- _Task objective_: Scan the records and identify every line in which the string "definitions" occurs, then return those lines.

[Stored data entries]

`src/rtl/event_accum_pkg.sv`:
```
// ----------------------------------------------------------------------------
// event_accum_pkg
//
// Shared definitions for the event accumulator:
//   - one-hot state encoding for CLEAR, ARM, CAPTURE, FLUSH and READOUT
//   - log2_ceil(): constant function used to size address and count fields
//   - sat_add(): clamping adder used when ACCUM_SATURATE_EN is defined
// ----------------------------------------------------------------------------
package event_accum_pkg;

    localparam int STATE_W = 5;

    localparam logic [STATE_W-1:0] ST_CLEAR   = 5'b00001;
    localparam logic [STATE_W-1:0] ST_ARM     = 5'b00010;
    localparam logic [STATE_W-1:0] ST_CAPTURE = 5'b00100;
    localparam logic [STATE_W-1:0] ST_FLUSH   = 5'b01000;
    localparam logic [STATE_W-1:0] ST_READOUT = 5'b10000;

    // Smallest n with 2**n >= value (log2_ceil(1) == 0).
    function automatic int unsigned log2_ceil(input int unsigned value);
        int unsigned n;
        n = 0;
        while ((64'd1 << n) < 64'(value)) begin
            n = n + 1;
        end
        return n;
    endfunction

    // Adds inc to acc and clamps the result to a signed width-bit range.
    // An accumulator already sitting on either limit stays there, so a run
    // that saturates reports the limit rather than drifting back inside.
    // Operands are carried at 64 bits so any legal accumulator width fits.
    function automatic logic signed [63:0] sat_add(
        input logic signed [63:0] acc,
        input logic signed [63:0] inc,
        input int unsigned        width
    );
        logic signed [63:0] hi;
        logic signed [63:0] lo;
        logic signed [63:0] sum;
        hi  = (64'sd1 <<< (width - 1)) - 64'sd1;
        lo  = -hi - 64'sd1;
        sum = acc + inc;
        if (acc == hi || acc == lo) begin
            return acc;
        end else if (sum > hi) begin
            return hi;
        end else if (sum < lo) begin
            return lo;
        end
        return sum;
    endfunction

endpackage

```
`src/rtl/event_accum_ram.sv`:
```
// ----------------------------------------------------------------------------
// event_accum_ram
//
// Simple dual-port RAM holding the running sums, DATA_W x DEPTH.
// One write port, one read port with a registered 1-cycle read. The read
// register only updates when re_i is high, so the last word read stays on
// rdata_o while the consumer stalls.
//
// Ports:
//   clk      in   clock
//   we_i     in   write enable
//   waddr_i  in   write address
//   wdata_i  in   write data
//   re_i     in   read enable
//   raddr_i  in   read address
//   rdata_o  out  registered read data (valid the cycle after re_i)
// ----------------------------------------------------------------------------
module event_accum_ram #(
    parameter int DATA_W = 16,
    parameter int DEPTH  = 128,
    parameter int ADDR_W = 7
) (
    input  logic              clk,
    input  logic              we_i,
    input  logic [ADDR_W-1:0] waddr_i,
    input  logic [DATA_W-1:0] wdata_i,
    input  logic              re_i,
    input  logic [ADDR_W-1:0] raddr_i,
    output logic [DATA_W-1:0] rdata_o
);

    logic [DATA_W-1:0] mem_q [DEPTH];
    logic [DATA_W-1:0] rdata_q;

    // NOTE: the array and read register carry no reset; a reset on them
    // would stop the tools mapping this onto block RAM. The controller's
    // CLEAR pass writes every location before it is ever read.
    always_ff @(posedge clk) begin
        if (we_i) begin
            mem_q[waddr_i] <= wdata_i;
        end
        if (re_i) begin
            rdata_q <= mem_q[raddr_i];
        end
    end

    assign rdata_o = rdata_q;

endmodule

```
`src/rtl/event_accumulator.sv`:
```
// ----------------------------------------------------------------------------
// event_accumulator
//
// Coherently sums NUM_EVENTS triggered records of RECORD_LEN signed samples,
// subtracting the sample seen on the trigger cycle (baseline) from every
// sample of that event. Running sums live in event_accum_ram. After the last
// event the record is streamed out over valid/ready, each location being
// cleared as it is accepted.
//
// Build option: define ACCUM_SATURATE_EN to clamp sums to the signed ACC_W
// range (sticky at the limit); otherwise sums wrap modulo 2**ACC_W.
//
// Ports:
//   clk          in   clock
//   rst          in   synchronous active-high reset
//   sample_in    in   signed ADC sample, valid every cycle
//   trigger      in   single-cycle event strobe
//   dout         out  signed summed sample
//   dout_valid   out  dout holds a word
//   dout_ready   in   consumer accepts the word
//   dout_last    out  final word of the record
//   busy         out  high in every state except ARM
//   trig_missed  out  one-cycle pulse when a trigger is ignored
//   event_count  out  events summed so far in the current run
// ----------------------------------------------------------------------------
module event_accumulator
    import event_accum_pkg::*;
#(
    parameter int SAMPLE_W   = 8,
    parameter int RECORD_LEN = 128,
    parameter int NUM_EVENTS = 256,
    parameter int ACC_W      = 16
) (
    input  logic                           clk,
    input  logic                           rst,
    input  logic signed [SAMPLE_W-1:0]     sample_in,
    input  logic                           trigger,
    output logic signed [ACC_W-1:0]        dout,
    output logic                           dout_valid,
    input  logic                           dout_ready,
    output logic                           dout_last,
    output logic                           busy,
    output logic                           trig_missed,
    output logic [log2_ceil(NUM_EVENTS):0] event_count
);

    localparam int ADDR_W = log2_ceil(RECORD_LEN);
    localparam int EC_W   = log2_ceil(NUM_EVENTS) + 1;

    localparam logic [ADDR_W-1:0] LAST_ADDR = ADDR_W'(RECORD_LEN - 1);

    logic [STATE_W-1:0]        state_q,       state_d;
    logic [ADDR_W-1:0]         addr_q,        addr_d;
    logic [SAMPLE_W-1:0]       baseline_q,    baseline_d;
    logic signed [SAMPLE_W:0]  corr_q,        corr_d;
    logic [ADDR_W-1:0]         waddr_q,       waddr_d;
    logic                      wpend_q,       wpend_d;
    logic                      flush_q,       flush_d;
    logic [EC_W-1:0]           event_count_q, event_count_d;
    logic                      dout_valid_q,  dout_valid_d;
    logic                      dout_last_q,   dout_last_d;
    logic [ADDR_W-1:0]         out_addr_q,    out_addr_d;
    logic                      rd_done_q,     rd_done_d;
    logic                      trig_missed_q, trig_missed_d;

    logic                      ram_we;
    logic [ADDR_W-1:0]         ram_waddr;
    logic [ACC_W-1:0]          ram_wdata;
    logic                      ram_re;
    logic [ADDR_W-1:0]         ram_raddr;
    logic signed [ACC_W-1:0]   ram_rdata;

    logic signed [SAMPLE_W:0]  sample_ext;
    logic signed [SAMPLE_W:0]  baseline_ext;
    logic signed [ACC_W-1:0]   corr_ext;
    logic signed [ACC_W-1:0]   sum;
    logic [EC_W-1:0]           event_count_inc;
    logic                      accept;

    event_accum_ram #(
        .DATA_W (ACC_W),
        .DEPTH  (RECORD_LEN),
        .ADDR_W (ADDR_W)
    ) u_ram (
        .clk     (clk),
        .we_i    (ram_we),
        .waddr_i (ram_waddr),
        .wdata_i (ram_wdata),
        .re_i    (ram_re),
        .raddr_i (ram_raddr),
        .rdata_o (ram_rdata)
    );

    // Baseline correction at SAMPLE_W+1 bits cannot overflow.
    assign sample_ext   = {sample_in[SAMPLE_W-1], sample_in};
    assign baseline_ext = {baseline_q[SAMPLE_W-1], baseline_q};
    assign corr_ext     = ACC_W'(corr_q);

    // ram_rdata is the running sum for waddr_q, read in the previous cycle.
`ifdef ACCUM_SATURATE_EN
    assign sum = ACC_W'(sat_add(64'(ram_rdata), 64'(corr_ext), ACC_W));
`else
    assign sum = ram_rdata + corr_ext;
`endif

    assign event_count_inc = event_count_q + EC_W'(1);
    assign accept          = dout_valid_q && dout_ready;

    // NOTE: every signal written here gets a default first, so no path
    // leaves one unassigned and no latch is inferred.
    always_comb begin
        state_d       = state_q;
        addr_d        = addr_q;
        baseline_d    = baseline_q;
        corr_d        = corr_q;
        waddr_d       = waddr_q;
        wpend_d       = 1'b0;
        flush_d       = flush_q;
        event_count_d = event_count_q;
        dout_valid_d  = dout_valid_q;
        dout_last_d   = dout_last_q;
        out_addr_d    = out_addr_q;
        rd_done_d     = rd_done_q;
        trig_missed_d = trigger && (state_q != ST_ARM);
        ram_we        = 1'b0;
        ram_waddr     = waddr_q;
        ram_wdata     = sum;
        ram_re        = 1'b0;
        ram_raddr     = addr_q;

        // Second half of the read-modify-write started in CAPTURE.
        if (wpend_q) begin
            ram_we = 1'b1;
        end

        case (state_q)
            ST_CLEAR: begin
                ram_we    = 1'b1;
                ram_waddr = addr_q;
                ram_wdata = '0;
                addr_d    = addr_q + ADDR_W'(1);
                if (addr_q == LAST_ADDR) begin
                    state_d = ST_ARM;
                end
            end

            ST_ARM: begin
                if (trigger) begin
                    baseline_d = sample_in;
                    addr_d     = '0;
                    state_d    = ST_CAPTURE;
                end
            end

            ST_CAPTURE: begin
                ram_re  = 1'b1;
                corr_d  = sample_ext - baseline_ext;
                waddr_d = addr_q;
                wpend_d = 1'b1;
                addr_d  = addr_q + ADDR_W'(1);
                if (addr_q == LAST_ADDR) begin
                    flush_d = 1'b0;
                    state_d = ST_FLUSH;
                end
            end

            ST_FLUSH: begin
                flush_d = 1'b1;
                if (flush_q) begin
                    event_count_d = event_count_inc;
                    if (event_count_inc == EC_W'(NUM_EVENTS)) begin
                        addr_d       = '0;
                        rd_done_d    = 1'b0;
                        dout_valid_d = 1'b0;
                        dout_last_d  = 1'b0;
                        state_d      = ST_READOUT;
                    end else begin
                        state_d = ST_ARM;
                    end
                end
            end

            ST_READOUT: begin
                // Clear each location as its word is taken.
                if (accept) begin
                    ram_we    = 1'b1;
                    ram_waddr = out_addr_q;
                    ram_wdata = '0;
                end
                // Fetch the next word whenever the output slot is empty or
                // is being emptied this cycle; while stalled the RAM read
                // register is left alone so dout holds.
                if (!dout_valid_q || dout_ready) begin
                    if (!rd_done_q) begin
                        ram_re       = 1'b1;
                        out_addr_d   = addr_q;
                        dout_valid_d = 1'b1;
                        dout_last_d  = (addr_q == LAST_ADDR);
                        rd_done_d    = (addr_q == LAST_ADDR);
                        addr_d       = addr_q + ADDR_W'(1);
                    end else begin
                        dout_valid_d = 1'b0;
                        dout_last_d  = 1'b0;
                    end
                end
                if (accept && dout_last_q) begin
                    event_count_d = '0;
                    state_d       = ST_ARM;
                end
            end

            default: begin
                addr_d  = '0;
                state_d = ST_CLEAR;
            end
        endcase
    end

    // NOTE: state registers use non-blocking assignments so every register
    // samples the values from before this edge, independent of block order.
    always_ff @(posedge clk) begin
        if (rst) begin
            state_q       <= ST_CLEAR;
            addr_q        <= '0;
            baseline_q    <= '0;
            corr_q        <= '0;
            waddr_q       <= '0;
            wpend_q       <= 1'b0;
            flush_q       <= 1'b0;
            event_count_q <= '0;
            dout_valid_q  <= 1'b0;
            dout_last_q   <= 1'b0;
            out_addr_q    <= '0;
            rd_done_q     <= 1'b0;
            trig_missed_q <= 1'b0;
        end else begin
            state_q       <= state_d;
            addr_q        <= addr_d;
            baseline_q    <= baseline_d;
            corr_q        <= corr_d;
            waddr_q       <= waddr_d;
            wpend_q       <= wpend_d;
            flush_q       <= flush_d;
            event_count_q <= event_count_d;
            dout_valid_q  <= dout_valid_d;
            dout_last_q   <= dout_last_d;
            out_addr_q    <= out_addr_d;
            rd_done_q     <= rd_done_d;
            trig_missed_q <= trig_missed_d;
        end
    end

    assign dout        = ram_rdata;
    assign dout_valid  = dout_valid_q;
    assign dout_last   = dout_last_q;
    assign busy        = (state_q != ST_ARM);
    assign trig_missed = trig_missed_q;
    assign event_count = event_count_q;

endmodule
```
`src/rtl/phoneme_player_pkg.sv`:
```
// phoneme_player_pkg
// Shared definitions for the phoneme player slice.
//   state_t            : playback FSM states
//   ADDR_W_DEFAULT     : default word-address width of the sample memory
//   NUM_PHONEMES_DEFAULT : default count of valid phoneme codes
//   CODE_W             : phoneme code width
//   TABLE_ADDR_W       : width of one address stored in the phoneme table
//   TABLE_ENTRY_W      : width of one {start_addr, end_addr} table entry
//   sample_byte()      : selects one 8-bit sample out of a 32-bit memory word
package phoneme_player_pkg;

  localparam int ADDR_W_DEFAULT       = 23;
  localparam int NUM_PHONEMES_DEFAULT = 64;
  localparam int CODE_W               = 8;
  localparam int TABLE_ADDR_W         = 16;
  localparam int TABLE_ENTRY_W        = 2 * TABLE_ADDR_W;

  typedef enum logic [2:0] {
    IDLE,
    LOOKUP,
    FETCH,
    WAIT_DATA,
    PLAY,
    DONE
  } state_t;

  // Byte 0 sits in the least significant bits and is played first.
  function automatic logic [7:0] sample_byte(input logic [31:0] word, input logic [1:0] idx);
    return word[idx*8 +: 8];
  endfunction

endpackage

```
`src/rtl/phoneme_player_addr_table.sv`:
```
// phoneme_addr_table
// Constant lookup from an 8-bit phoneme code to the inclusive word range
// holding that phoneme's samples.
//   code       : phoneme code
//   start_addr : first word address of the phoneme
//   end_addr   : last word address of the phoneme (inclusive)
module phoneme_addr_table
  import phoneme_player_pkg::*;
#(
  parameter int ADDR_W = ADDR_W_DEFAULT
) (
  input  logic [CODE_W-1:0] code,
  output logic [ADDR_W-1:0] start_addr,
  output logic [ADDR_W-1:0] end_addr
);

  logic [TABLE_ENTRY_W-1:0] entry;

  // Codes without an explicit entry map to a one-word phoneme at 0x40<code>.
  // Code 7 is deliberately stored with start > end, marking an empty phoneme.
  always_comb begin
    entry = {8'h40, code, 8'h40, code};
    case (code)
      8'd0:    entry = {16'h0000, 16'h0000};
      8'd1:    entry = {16'h0010, 16'h0012};
      8'd5:    entry = {16'h0100, 16'h0101};
      8'd7:    entry = {16'h0200, 16'h01FF};
      default: entry = {8'h40, code, 8'h40, code};
    endcase
  end

  assign start_addr = ADDR_W'(entry[TABLE_ENTRY_W-1 -: TABLE_ADDR_W]);
  assign end_addr   = ADDR_W'(entry[TABLE_ADDR_W-1:0]);

endmodule

```
`src/rtl/phoneme_player.sv`:
```
// phoneme_player
// Plays one phoneme: looks up its word range, reads each 32-bit word from
// the sample memory and emits its four signed bytes on successive audio ticks.
//   clk, reset            : clock and synchronous active-high reset
//   phoneme_selection     : phoneme code from the controller
//   fsm_start_signal      : level request, rising edge starts playback
//   sample_tick           : audio-rate enable
//   mem_addr, mem_read    : read request to sample memory (held until accepted)
//   mem_waitrequest       : memory stall
//   mem_readdatavalid, mem_readdata : read response
//   audio_out, audio_valid: current sample and its one-cycle update pulse
//   fsm_finish_signal     : playback complete, held until start drops
module phoneme_player
  import phoneme_player_pkg::*;
#(
  parameter int ADDR_W       = ADDR_W_DEFAULT,
  parameter int NUM_PHONEMES = NUM_PHONEMES_DEFAULT
) (
  input  logic              clk,
  input  logic              reset,
  input  logic [7:0]        phoneme_selection,
  input  logic              fsm_start_signal,
  input  logic              sample_tick,
  output logic [ADDR_W-1:0] mem_addr,
  output logic              mem_read,
  input  logic              mem_waitrequest,
  input  logic              mem_readdatavalid,
  input  logic [31:0]       mem_readdata,
  output logic [7:0]        audio_out,
  output logic              audio_valid,
  output logic              fsm_finish_signal
);

  state_t            state;
  logic              start_q;
  logic              start_edge;
  logic [7:0]        code;
  logic [ADDR_W-1:0] cur_addr;
  logic [ADDR_W-1:0] end_addr;
  logic [ADDR_W-1:0] tbl_start;
  logic [ADDR_W-1:0] tbl_end;
  logic [31:0]       word;
  logic [1:0]        byte_idx;
  logic              code_invalid;

  phoneme_addr_table #(.ADDR_W(ADDR_W)) u_table (
    .code       (code),
    .start_addr (tbl_start),
    .end_addr   (tbl_end)
  );

  assign code_invalid = ({24'd0, code} >= 32'(NUM_PHONEMES));

  // Registered rising-edge detect on the start request. Reset primes the
  // history bit high so a request already high at reset release must drop
  // and rise again before it counts.
  always_ff @(posedge clk) begin
    if (reset) begin
      start_q    <= 1'b1;
      start_edge <= 1'b0;
    end else begin
      start_q    <= fsm_start_signal;
      start_edge <= fsm_start_signal & ~start_q;
    end
  end

  // Playback FSM with all outputs registered. Memory responses and ticks
  // outside the states that expect them fall through untouched.
  always_ff @(posedge clk) begin
    if (reset) begin
      state             <= IDLE;
      mem_read          <= 1'b0;
      mem_addr          <= '0;
      audio_out         <= '0;
      audio_valid       <= 1'b0;
      fsm_finish_signal <= 1'b0;
      byte_idx          <= '0;
      code              <= '0;
      cur_addr          <= '0;
      end_addr          <= '0;
      word              <= '0;
    end else begin
      audio_valid <= 1'b0;
      case (state)
        IDLE: begin
          if (start_edge) begin
            code  <= phoneme_selection;
            state <= LOOKUP;
          end
        end
        LOOKUP: begin
          cur_addr <= tbl_start;
          end_addr <= tbl_end;
          if (code_invalid || (tbl_start > tbl_end)) begin
            fsm_finish_signal <= 1'b1;
            state             <= DONE;
          end else begin
            mem_addr <= tbl_start;
            mem_read <= 1'b1;
            state    <= FETCH;
          end
        end
        FETCH: begin
          if (!mem_waitrequest) begin
            mem_read <= 1'b0;
            state    <= WAIT_DATA;
          end
        end
        WAIT_DATA: begin
          if (mem_readdatavalid) begin
            word     <= mem_readdata;
            byte_idx <= '0;
            state    <= PLAY;
          end
        end
        PLAY: begin
          if (sample_tick) begin
            audio_out   <= sample_byte(word, byte_idx);
            audio_valid <= 1'b1;
            byte_idx    <= byte_idx + 2'd1;
            // end_addr is inclusive, so the range ends only after the
            // last byte of the word at end_addr has been played.
            if (byte_idx == 2'd3) begin
              if (cur_addr == end_addr) begin
                fsm_finish_signal <= 1'b1;
                state             <= DONE;
              end else begin
                cur_addr <= cur_addr + 1'b1;
                mem_addr <= cur_addr + 1'b1;
                mem_read <= 1'b1;
                state    <= FETCH;
              end
            end
          end
        end
        DONE: begin
          if (!fsm_start_signal) begin
            fsm_finish_signal <= 1'b0;
            state             <= IDLE;
          end
        end
        default: state <= IDLE;
      endcase
    end
  end

endmodule

```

- _Answer section_:
// Shared definitions for the event accumulator:
// Shared definitions for the phoneme player slice.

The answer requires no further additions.